Characterization of differentiating CAFLCs. Morphology of differentiated cells isolated from primary CSCcmT47D and CSCcmBT549 spheroids. The cells exhibited prominent nucleoli with long spindles. Scale bar represents 200 μm (right) and 100 μm (left). (b) Morphology of fibroblasts derived from miPS embryoid bodies. Scale bar represents 200 μm. (c) RT-qPCR analysis of the CAF markers FSP1, vimentin, TGFβ1, CXCL12, Col1α1, and PDGFα in CSCcmT47D-CAFLCs. The data were analyzed using an unpaired two-tailed Student’s t-test and are presented as the mean ± standard deviation. ***P < 0.001, **P < 0.01, *P < 0.05.

Figure 4
Figure 4

Characterization of differentiating CAFLCs and histochemistry. (a) RT-qPCR analysis of the CAF markers FSP1, vimentin, TGFβ1, CXCL12, and PDGFα in CSCcmBT549-CAFLCs. The data were analyzed using an unpaired two-tailed Student’s t-test and are presented as the mean ± standard deviation. ***P < 0.001, **P < 0.01, *P < 0.05. (b) Hematoxylin-eosin staining of subcutaneous tumors generated from CSCcmT47D and CSCcmBT549 spheres. Scale bars represent 200 μm.

CSC-derived CAFs express CAF markers and have high invasive potential

Recent studies characterizing CAFs used multiple markers, as there is no single distinguishing marker associated with CAFs. We chose to analyze the CAF markers FSP1, α-SMA, and fibroblast activation protein alpha (FAP) using immunohistochemistry, because these proteins are considered key markers for identifying major subpopulations of CAF4. CSCcmBT549-CAFLCs expressed all three markers, whereas CSCcmT47D-CAFLCs expressed FSP1 and FAP, but not α-SMA (Fig. 5a,b). These findings were consistent with the results of RT-qPCR assays (Figs 3c and 4a). Therefore, we propose that the respective CSC-conditioned medium could contribute significantly to the differentiation from CSCs to CAFs. A previous study using GFP-labelled CAFs demonstrated that CAFs might guide tumor cell migration at the invasive front16. Using a Matrigel invasion assay, we confirmed that CSCcmT47D-CAFLCs and CSCcm BT549-CAFLCs were highly invasive compared with miPS-fibroblasts (Fig. 6a). To trace the lineage of CSCcmT47D-CAFLCs, we conducted in situ hybridization for GFP in combination with immunofluorescence staining for FSP1. Unexpectedly, the GFP and FSP1 signals were significantly stronger in the nucleus compared with the cytoplasm (Fig. 6b).

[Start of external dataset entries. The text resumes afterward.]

This is an optimization exercise on Yosys and OpenROAD, whose aim is small area and a short achievable clock period, not a production implementation.
Function was checked by simulation only, so behaviour that the tests miss may differ from the original.
The clock port is modelled as an ideal driver, which makes a skipped or thinned clock tree look cheaper than it is; a real chip needs a root buffer or a tree.

## flow/design.v (module list and top-level ports; edited modules follow where they fit)
// module top: 995 lines
module top (
    input clk,
    input rst_n,
    input vld_in,
    input [31:0] x,
    output reg vld_out,
    output reg [16:0] y
);
  // ...
==> flow/flow/run.sh <==
#!/bin/bash
# Standard ORFS layout with these changes:
#  - the port buffers are buf_2 cells instead of the flow's default choice
#    (a slow clkdlybuf4s50_1 delay cell);
#  - clock tree synthesis uses clkbuf_8/clkbuf_16, larger sink clusters and no
#    dummy balancing loads;
set -euo pipefail
here=$(pwd)
export BUFFER_PORTS_ARGS="-buffer_cell sky130_fd_sc_hd__buf_2"
export CTS_ARGS="-sink_clustering_enable -repair_clock_nets -sink_clustering_size 20 -sink_clustering_max_diameter 60 -buf_list sky130_fd_sc_hd__clkbuf_8 -root_buf sky130_fd_sc_hd__clkbuf_16 -dont_use_dummy_load"
export SETUP_SLACK_MARGIN=${SETUP_SLACK_MARGIN:-7.2}
bash standard.sh cts > standard_cts.log 2>&1
res=$(ls -d "$here"/orfs/results/*/top/base)
cp "$res/4_cts.odb" "$res/4_cts_with_root.odb"
RES="$res" openroad -no_init -exit "$here/flow/drop_root.tcl" > drop_root.log 2>&1
bash standard.sh > standard_flow.log 2>&1
==> flow/flow/drop_root.tcl <==
read_db $::env(RES)/4_cts.odb
set block [ord::get_db_block]
set db [ord::get_db]
set clk [$block findNet clk]

proc out_net {inst} {
  foreach it [$inst getITerms] {
    if {[$it isOutputSignal]} { return [$it getNet] }
  }
  return ""
}
proc sinks_of {net} {
  set s {}
  foreach it [$net getITerms] {
    if {![$it isOutputSignal]} { lappend s $it }
  }
  return $s
}

set loads [sinks_of $clk]
if {[llength $loads] != 1} { puts "root: clock port drives [llength $loads] pins; unchanged"; exit 0 }
set root [[lindex $loads 0] getInst]
set out [out_net $root]
set sinks [sinks_of $out]
if {[llength $sinks] > 4} { puts "root drives [llength $sinks] pins; unchanged"; exit 0 }
puts "removing [$root getName] ([[$root getMaster] getName]) driving [llength $sinks] pins"
foreach it $sinks {
  $it disconnect
  $it connect $clk
}
foreach it [$root getITerms] { $it disconnect }
odb::dbInst_destroy $root
odb::dbNet_destroy $out

set n 0
while {[llength [sinks_of $clk]] < 4} {
  # the buffer on the port with the most loads
  set best ""
  set bestn 0
  foreach it [sinks_of $clk] {
    set inst [$it getInst]
    set k [llength [sinks_of [out_net $inst]]]
    if {$k > $bestn} { set best $inst; set bestn $k }
  }
  if {$bestn < 4} { break }
  set onet [out_net $best]
  set pts {}
  set xs {}
  set ys {}
  foreach it [sinks_of $onet] {
    set loc [[$it getInst] getLocation]
    lappend pts [list $it [lindex $loc 0] [lindex $loc 1]]
    lappend xs [lindex $loc 0]
    lappend ys [lindex $loc 1]
  }
  set xs [lsort -integer $xs]
  set ys [lsort -integer $ys]
  set axis [expr {([lindex $xs end] - [lindex $xs 0]) >= ([lindex $ys end] - [lindex $ys 0]) ? 1 : 2}]
  set pts [lsort -integer -index $axis $pts]
  set half [expr {[llength $pts] / 2}]
  set moved [lrange $pts $half end]
  set cx 0
  set cy 0
  foreach p $moved { incr cx [lindex $p 1]; incr cy [lindex $p 2] }
  set cx [expr {$cx / [llength $moved]}]
  set cy [expr {$cy / [llength $moved]}]
  incr n
  set name "[$best getName]_split$n"
  set clone [odb::dbInst_create $block [$best getMaster] $name]
  $clone setLocation $cx $cy
  $clone setPlacementStatus PLACED
  set nnet [odb::dbNet_create $block "${name}_net"]
  $nnet setSigType CLOCK
  foreach it [$clone getITerms] {
    set mt [$it getMTerm]
    if {[$mt getSigType] eq "POWER" || [$mt getSigType] eq "GROUND"} { continue }
    if {[$it isOutputSignal]} { $it connect $nnet } else { $it connect $clk }
  }
  foreach p $moved {
    set it [lindex $p 0]
    $it disconnect
    $it connect $nnet
  }
  puts "split [$best getName]: [llength $moved] of $bestn loads to $name"
}
# put the new buffers on legal sites
detailed_placement
check_placement
write_db $::env(RES)/4_cts.odb
==> flow/standard.sh <==
#!/bin/bash
# synth_recipe.tcl (not shown) runs the flow's synth.tcl, then flattens the netlist and writes it again
# the make line also repeats each setting of config.mk as NAME=value (left out here)
make -C /OpenROAD-flow-scripts/flow DESIGN_CONFIG=/design/flow/config.mk WORK_HOME=/design/flow/orfs CLKGATE_MAP_FILE= SYNTH_SCRIPT=/design/flow/synth_recipe.tcl "${@:-finish}"
==> flow/config.mk <==
export PLATFORM = sky130hd
export DESIGN_NAME = top
export DESIGN_NICKNAME = top
export VERILOG_FILES = /design/flow/design.v
export SDC_FILE = /design/flow/constraint.sdc
export NUM_CORES = 4
export LEC_CHECK = 0
export CAP_MARGIN = 20
export CORE_MARGIN = 2
export CORE_UTILIZATION = 75
export SLEW_MARGIN = 20
==> flow/constraint.sdc <==
create_clock -name core_clock -period 10.0 [get_ports {clk}]
set_input_delay 2.0000 -clock core_clock [delete_from_list [all_inputs] [get_ports {clk}]]
set_output_delay 2.0000 -clock core_clock [all_outputs]
set_load 0.01 [all_outputs]
Source: an optimization exercise on an open RTL-to-GDS flow (aim: small area). Production flows keep margins and buffers that such runs may drop.
In this exercise RTL edits were held to simulation tests only and were not proved equivalent to the original.
Power and IR drop assume default switching activity.

--- flow/flow/run.sh ---
#!/bin/bash
# The standard layout with two changes: the port buffers are the smallest
# buffer cell, and clock tree synthesis adds no dummy loads. Each tool's full
# output stays in ORFS's own logs; make's output goes to standard.log here.
set -euo pipefail
export BUFFER_PORTS_ARGS="-buffer_cell sky130_fd_sc_hd__buf_1"
export CTS_ARGS="-sink_clustering_enable -repair_clock_nets -buf_list sky130_fd_sc_hd__clkbuf_8 -dont_use_dummy_load"
bash standard.sh > standard.log 2>&1
--- flow/standard.sh ---
#!/bin/bash
# synth_recipe.tcl (not shown) runs the flow's synth.tcl, then flattens the netlist and writes it again
# the make line also repeats each setting of config.mk as NAME=value (left out here)
make -C /OpenROAD-flow-scripts/flow DESIGN_CONFIG=/design/flow/config.mk WORK_HOME=/design/flow/orfs CLKGATE_MAP_FILE= SYNTH_SCRIPT=/design/flow/synth_recipe.tcl "${@:-finish}"
--- flow/config.mk ---
export PLATFORM = sky130hd
export DESIGN_NAME = top
export DESIGN_NICKNAME = top
export VERILOG_FILES = /design/flow/design.v
export SDC_FILE = /design/flow/constraint.sdc
export NUM_CORES = 4
export LEC_CHECK = 0
export CAP_MARGIN = 20
export CORE_MARGIN = 2
export CORE_UTILIZATION = 40
export CTS_BUF_LIST = sky130_fd_sc_hd__clkbuf_8
export SLEW_MARGIN = 20
--- flow/constraint.sdc ---
create_clock -name core_clock -period 20.0 [get_ports {clk}]
set_input_delay 4.0000 -clock core_clock [delete_from_list [all_inputs] [get_ports {clk}]]
set_output_delay 4.0000 -clock core_clock [all_outputs]
set_load 0.01 [all_outputs]
--- flow/design.v ---
module sdm_dac_1st (
    input  logic        clk,
    input  logic        rst_n,
    input  logic        valid_in,
    input  logic [15:0] din,
    output logic        valid_out,
    output logic        dout
);
    logic [17:0] acc, y, t;
    logic [15:0] u;
    logic [16:0] z;    
    logic        s;
    assign s = acc[17];
    assign u = {~din[15], din[14:0]};
    always_comb begin
        z[0] = ~s;
        for (int i = 0; i < 16; i++) begin
            z[i+1] = z[i] & ~u[i];
            y[i]   = u[i] ^ z[i];
        end
        y[16] = s | z[16];
        y[17] = s | z[16];
    end
    dac_sum add (.acc(acc), .y(y), .t(t));
    always_ff @(posedge clk or negedge rst_n) begin
        if (!rst_n) begin
            acc       <= '0;
            valid_out <= 1'b0;
        end else begin
            valid_out <= valid_in;
            if (valid_in) acc <= t;
        end
    end
    assign dout = s;
endmodule
module dac_sum (
    input  logic [17:0] acc,
    input  logic [17:0] y,
    output logic [17:0] t
);
  logic d_s1;
  logic d_c1;
  logic d_s2;
  logic d_c2;
  logic d_s3;
  logic d_c3;
  logic d_s4;
  logic d_c4;
  logic d_s5;
  logic d_c5;
  logic d_s6;
  logic d_c6;
  logic d_s7;
  logic d_c7;
  logic d_s8;
  logic d_c8;
  logic d_s9;
  logic d_c9;
  logic d_s10;
  logic d_c10;
  logic d_s11;
  logic d_c11;
  logic d_s12;
  logic d_c12;
  logic d_s13;
  logic d_c13;
  logic d_s14;
  logic d_c14;
  logic d_s15;
  logic d_c15;
  logic d_s16;
  logic d_c16;
  logic d_s17;
  logic d_c17;
  logic d_s18;
  logic d_c18;
  assign d_s1 = acc[0] ^ y[0];
  assign d_c1 = acc[0] & y[0];
  assign t[0] = d_s1;
  assign d_s2 = acc[1] ^ y[1] ^ d_c1;
  assign d_c2 = (acc[1] | y[1]) & (acc[1] | d_c1) & (y[1] | d_c1);
  assign t[1] = d_s2;
  assign d_s3 = acc[2] ^ y[2] ^ d_c2;
  assign d_c3 = (acc[2] | y[2]) & (acc[2] | d_c2) & (y[2] | d_c2);
  assign t[2] = d_s3;
  assign d_s4 = acc[3] ^ y[3] ^ d_c3;
  assign d_c4 = (acc[3] | y[3]) & (acc[3] | d_c3) & (y[3] | d_c3);
  assign t[3] = d_s4;
  assign d_s5 = acc[4] ^ y[4] ^ d_c4;
  assign d_c5 = (acc[4] | y[4]) & (acc[4] | d_c4) & (y[4] | d_c4);
  assign t[4] = d_s5;
  assign d_s6 = acc[5] ^ y[5] ^ d_c5;
  assign d_c6 = (acc[5] | y[5]) & (acc[5] | d_c5) & (y[5] | d_c5);
  assign t[5] = d_s6;
  assign d_s7 = acc[6] ^ y[6] ^ d_c6;
  assign d_c7 = (acc[6] | y[6]) & (acc[6] | d_c6) & (y[6] | d_c6);
  assign t[6] = d_s7;
  assign d_s8 = acc[7] ^ y[7] ^ d_c7;
  assign d_c8 = (acc[7] | y[7]) & (acc[7] | d_c7) & (y[7] | d_c7);
  assign t[7] = d_s8;
  assign d_s9 = acc[8] ^ y[8] ^ d_c8;
  assign d_c9 = (acc[8] | y[8]) & (acc[8] | d_c8) & (y[8] | d_c8);
  assign t[8] = d_s9;
  assign d_s10 = acc[9] ^ y[9] ^ d_c9;
  assign d_c10 = (acc[9] | y[9]) & (acc[9] | d_c9) & (y[9] | d_c9);
  assign t[9] = d_s10;
  assign d_s11 = acc[10] ^ y[10] ^ d_c10;
  assign d_c11 = (acc[10] | y[10]) & (acc[10] | d_c10) & (y[10] | d_c10);
  assign t[10] = d_s11;
  assign d_s12 = acc[11] ^ y[11] ^ d_c11;
  assign d_c12 = (acc[11] | y[11]) & (acc[11] | d_c11) & (y[11] | d_c11);
  assign t[11] = d_s12;
  assign d_s13 = acc[12] ^ y[12] ^ d_c12;
  assign d_c13 = (acc[12] | y[12]) & (acc[12] | d_c12) & (y[12] | d_c12);
  assign t[12] = d_s13;
  assign d_s14 = acc[13] ^ y[13] ^ d_c13;
  assign d_c14 = (acc[13] | y[13]) & (acc[13] | d_c13) & (y[13] | d_c13);
  assign t[13] = d_s14;
  assign d_s15 = acc[14] ^ y[14] ^ d_c14;
  assign d_c15 = (acc[14] | y[14]) & (acc[14] | d_c14) & (y[14] | d_c14);
  assign t[14] = d_s15;
  assign d_s16 = acc[15] ^ y[15] ^ d_c15;
  assign d_c16 = (acc[15] | y[15]) & (acc[15] | d_c15) & (y[15] | d_c15);
  assign t[15] = d_s16;
  assign d_s17 = acc[16] ^ y[16] ^ d_c16;
  assign d_c17 = (acc[16] | y[16]) & (acc[16] | d_c16) & (y[16] | d_c16);
  assign t[16] = d_s17;
  assign d_s18 = acc[17] ^ y[17] ^ d_c17;
  assign d_c18 = (acc[17] | y[17]) & (acc[17] | d_c17) & (y[17] | d_c17);
  assign t[17] = d_s18;
endmodule
This design comes from an exercise in tuning for small area, a short achievable clock period and few clock cycles per item on the open sky130 flow, not from production work. RTL that was checked went through simulation tests only; none was proved equivalent to the original.

## norm5_unit
module norm5_unit #(
    parameter DIMENSIONS    = 5,
    parameter DATA_WIDTH    = 32,
    parameter CORDIC_WIDTH  = 38,
    parameter CORDIC_STAGES = 16,
    parameter ANGLE_WIDTH   = 16
)(
    input                              clk,
    input                              nreset,
    input                              start,
    input  [DIMENSIONS*DATA_WIDTH-1:0] w_in,
    output [DIMENSIONS*DATA_WIDTH-1:0] w_out,
    output                             done
);
    localparam W  = 36;      
    localparam OW = 22;      
    localparam CW = W - 6;   
    reg st_idle;    
    reg st_a1;      
    reg st_v;       
    reg st_va;      
    reg st_vb;      
    reg st_r1l;     
    reg st_r;       
    reg st_ra;      
    reg st_rb;      
    reg st_rc;      
    reg [1:0] p;
    reg [3:0] i;     
    reg [3:0] yl, yh, xl, xh;    
    reg wo3, wo4, wo5;
    reg s0;          
    reg ysg;         
    reg rinx, rcnx, riny, rcny;
    reg done_r;
    reg signed [W-1:0] X, Y;
    reg        f;                
    reg        qf;               
    reg        zf;               
    reg [OW-1:0] T1;             
    reg        n1;               
    reg [OW-1:0] O3, O4, O5;     
    wire [15:0] T2 = O3[15:0];
    wire [15:0] T3 = O4[15:0];
    wire [15:0] T4 = O5[15:0];
    reg [W-1:0]  RA, RB;         
    wire [31:0] w1 = w_in[31:0];
    wire [31:0] w2 = w_in[63:32];
    wire [31:0] w3 = w_in[95:64];
    wire [31:0] w4 = w_in[127:96];
    wire [31:0] w5 = w_in[159:128];
    wire [31:0] wsel = st_idle ? w2 :
                       st_a1   ? w1 :
                       (p == 2'd0) ? w3 : (p == 2'd1) ? w4 : w5;
    wire [W-1:0] ld = {wsel[29:0], 6'b0} ^ {W{wsel[31]}};
    reg [15:0] Tcur;
    always @(*) begin
        case (p)
            2'd0:    Tcur = T4;
            2'd1:    Tcur = T3;
            2'd2:    Tcur = T2;
            default: Tcur = T1[15:0];
        endcase
    end
    wire vd  = ~s0 & ysg;
    wire inx = st_v ? vd : rinx;
    wire cnx = st_v ? (s0 ? f : ysg) : rcnx;
    wire iny = st_v ? ~vd : riny;
  ...
Size in the first run: about 280 flip-flops, ~320 I/O pins, roughly 24000 µm² of cells after synthesis.
clock: 10.0 ns
lec_check: 0
cap_margin: 20
core_margin: 2
core_utilization: 40
setup_slack_margin: 5
slew_margin: 20
run.sh (not shown) runs the stock make flow with config.mk's settings and CLKGATE_MAP_FILE= SYNTH_SCRIPT=/design/flow/synth_recipe.tcl, a recipe that flattens the netlist after the stock synthesis.
Testbench counts at the start, summed over its fixed seeds: cycles 27,840, items 192.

In contrast, GFP florescence intensity in primary CAFLCs was attenuated. We speculate that, although CSCs differentiate into CAFLCs, they could be multipotent and maintain phenotypic plasticity. A previous study reported that multipotent primary CAFs were present in hepatocellular carcinoma tissue16. Another study reported that CAFs isolated from colon cancer patients retained a stem cell-like phenotype17. These previous reports reinforce our findings that CAFLCs originate from CSC-like cells.

Figure 5
Figure 5

Immunofluorescence analysis of CAF markers. Isolated CSCcmT47D-CAFLCs (a) and CSCcmBT549-CAFLCs (b) were stained with anti-rabbit FSP1, anti-rabbit α-SMA, or anti-rabbit FAP (red). The nuclei were counterstained with DAPI (blue). Scale bars represent 50 μm.

Figure 6
Figure 6

Assessing enhanced invasion potential and lineage tracing. (a) CAFLC invasion ability was measured using Matrigel-coated transverse inserts. Invasive cells were stained with Giemsa and quantitatively analyzed in several fields of view. The experiments were conducted in triplicate. Scale bar represents 200 μm. The graph indicates quantitative results by counting invasive cells. CSCcmT47D-CAFLCs and CSCcmBT549-CAFLCs were more invasive than control miPS-fibroblasts. The data were analyzed using an unpaired two-tailed Student’s t-test and are presented as the mean ± standard deviation. **P < 0.01, *P < 0.05. (b) In situ hybridization analysis using a probe targeting GFP (red) and immunofluorescence analysis of FSP1 (green). The strong GFP signal in the nucleus indicated that CAFs retained plasticity. Scale bar represents 10 μm.

Discussion

The present study provides the first experimental evidence suggesting that CSCs are a key source of CAFs in the TME. We generated CSCs by treating miPS cells with conditioned medium from BT549 (claudin low) or T47D (luminal A) breast cancer cells. These cell lines were initially established from invasive ductal breast carcinoma. We chose to use cancer cell-conditioned medium to evaluate the effects of diverse tumor niche-derived factors on CSC differentiation in order to evade the caveats associated with introducing genetic modifications. We found that GFP-positive cells treated with conditioned medium upregulated the expression of CD133 and and the epithelial carcinoma marker found to overexpressed in breast carcinoma Epcam in addition to CD44+/CD24−/low, suggesting that they had differentiated into CSC-like cells. Indeed, previous studies from several groups have demonstrated that conditioned medium from non-cancerous cell type did not support the generation of cells with oncogenic potential, although this medium was inducing differentiation of the pluripotent stem/iPS cells18,19,20,21. Therefore, it is unlikely that the conditioned medium from non-cancerous cells is capable of converting iPS cells into cancer stem cell state. The CM-T47D and CM-BT549 cells were morphologically heterogeneous; therefore, we conducted subcutaneous transplantation experiments to enrich the population of CSC-like cells. In vivo transplantation is a valuable approach for evaluating the tumorigenic potential of CSCs, as the tumor microenvironment facilitates CSC enrichment22. Cells treated with the conditioned medium formed tumors with a high nuclear to cytoplasmic ratio and glandular structures indicative of adenocarcinoma-like phenotype. Moreover, subsequent serial transplantations did not attenuate their tumorigenicity. Therefore, this approach facilitated the study of CSC lineage in vitro. In addition, the enrichment of CSCs in vivo allowed us to evade the limitations associated with CSCs isolated from cancer cell lines7.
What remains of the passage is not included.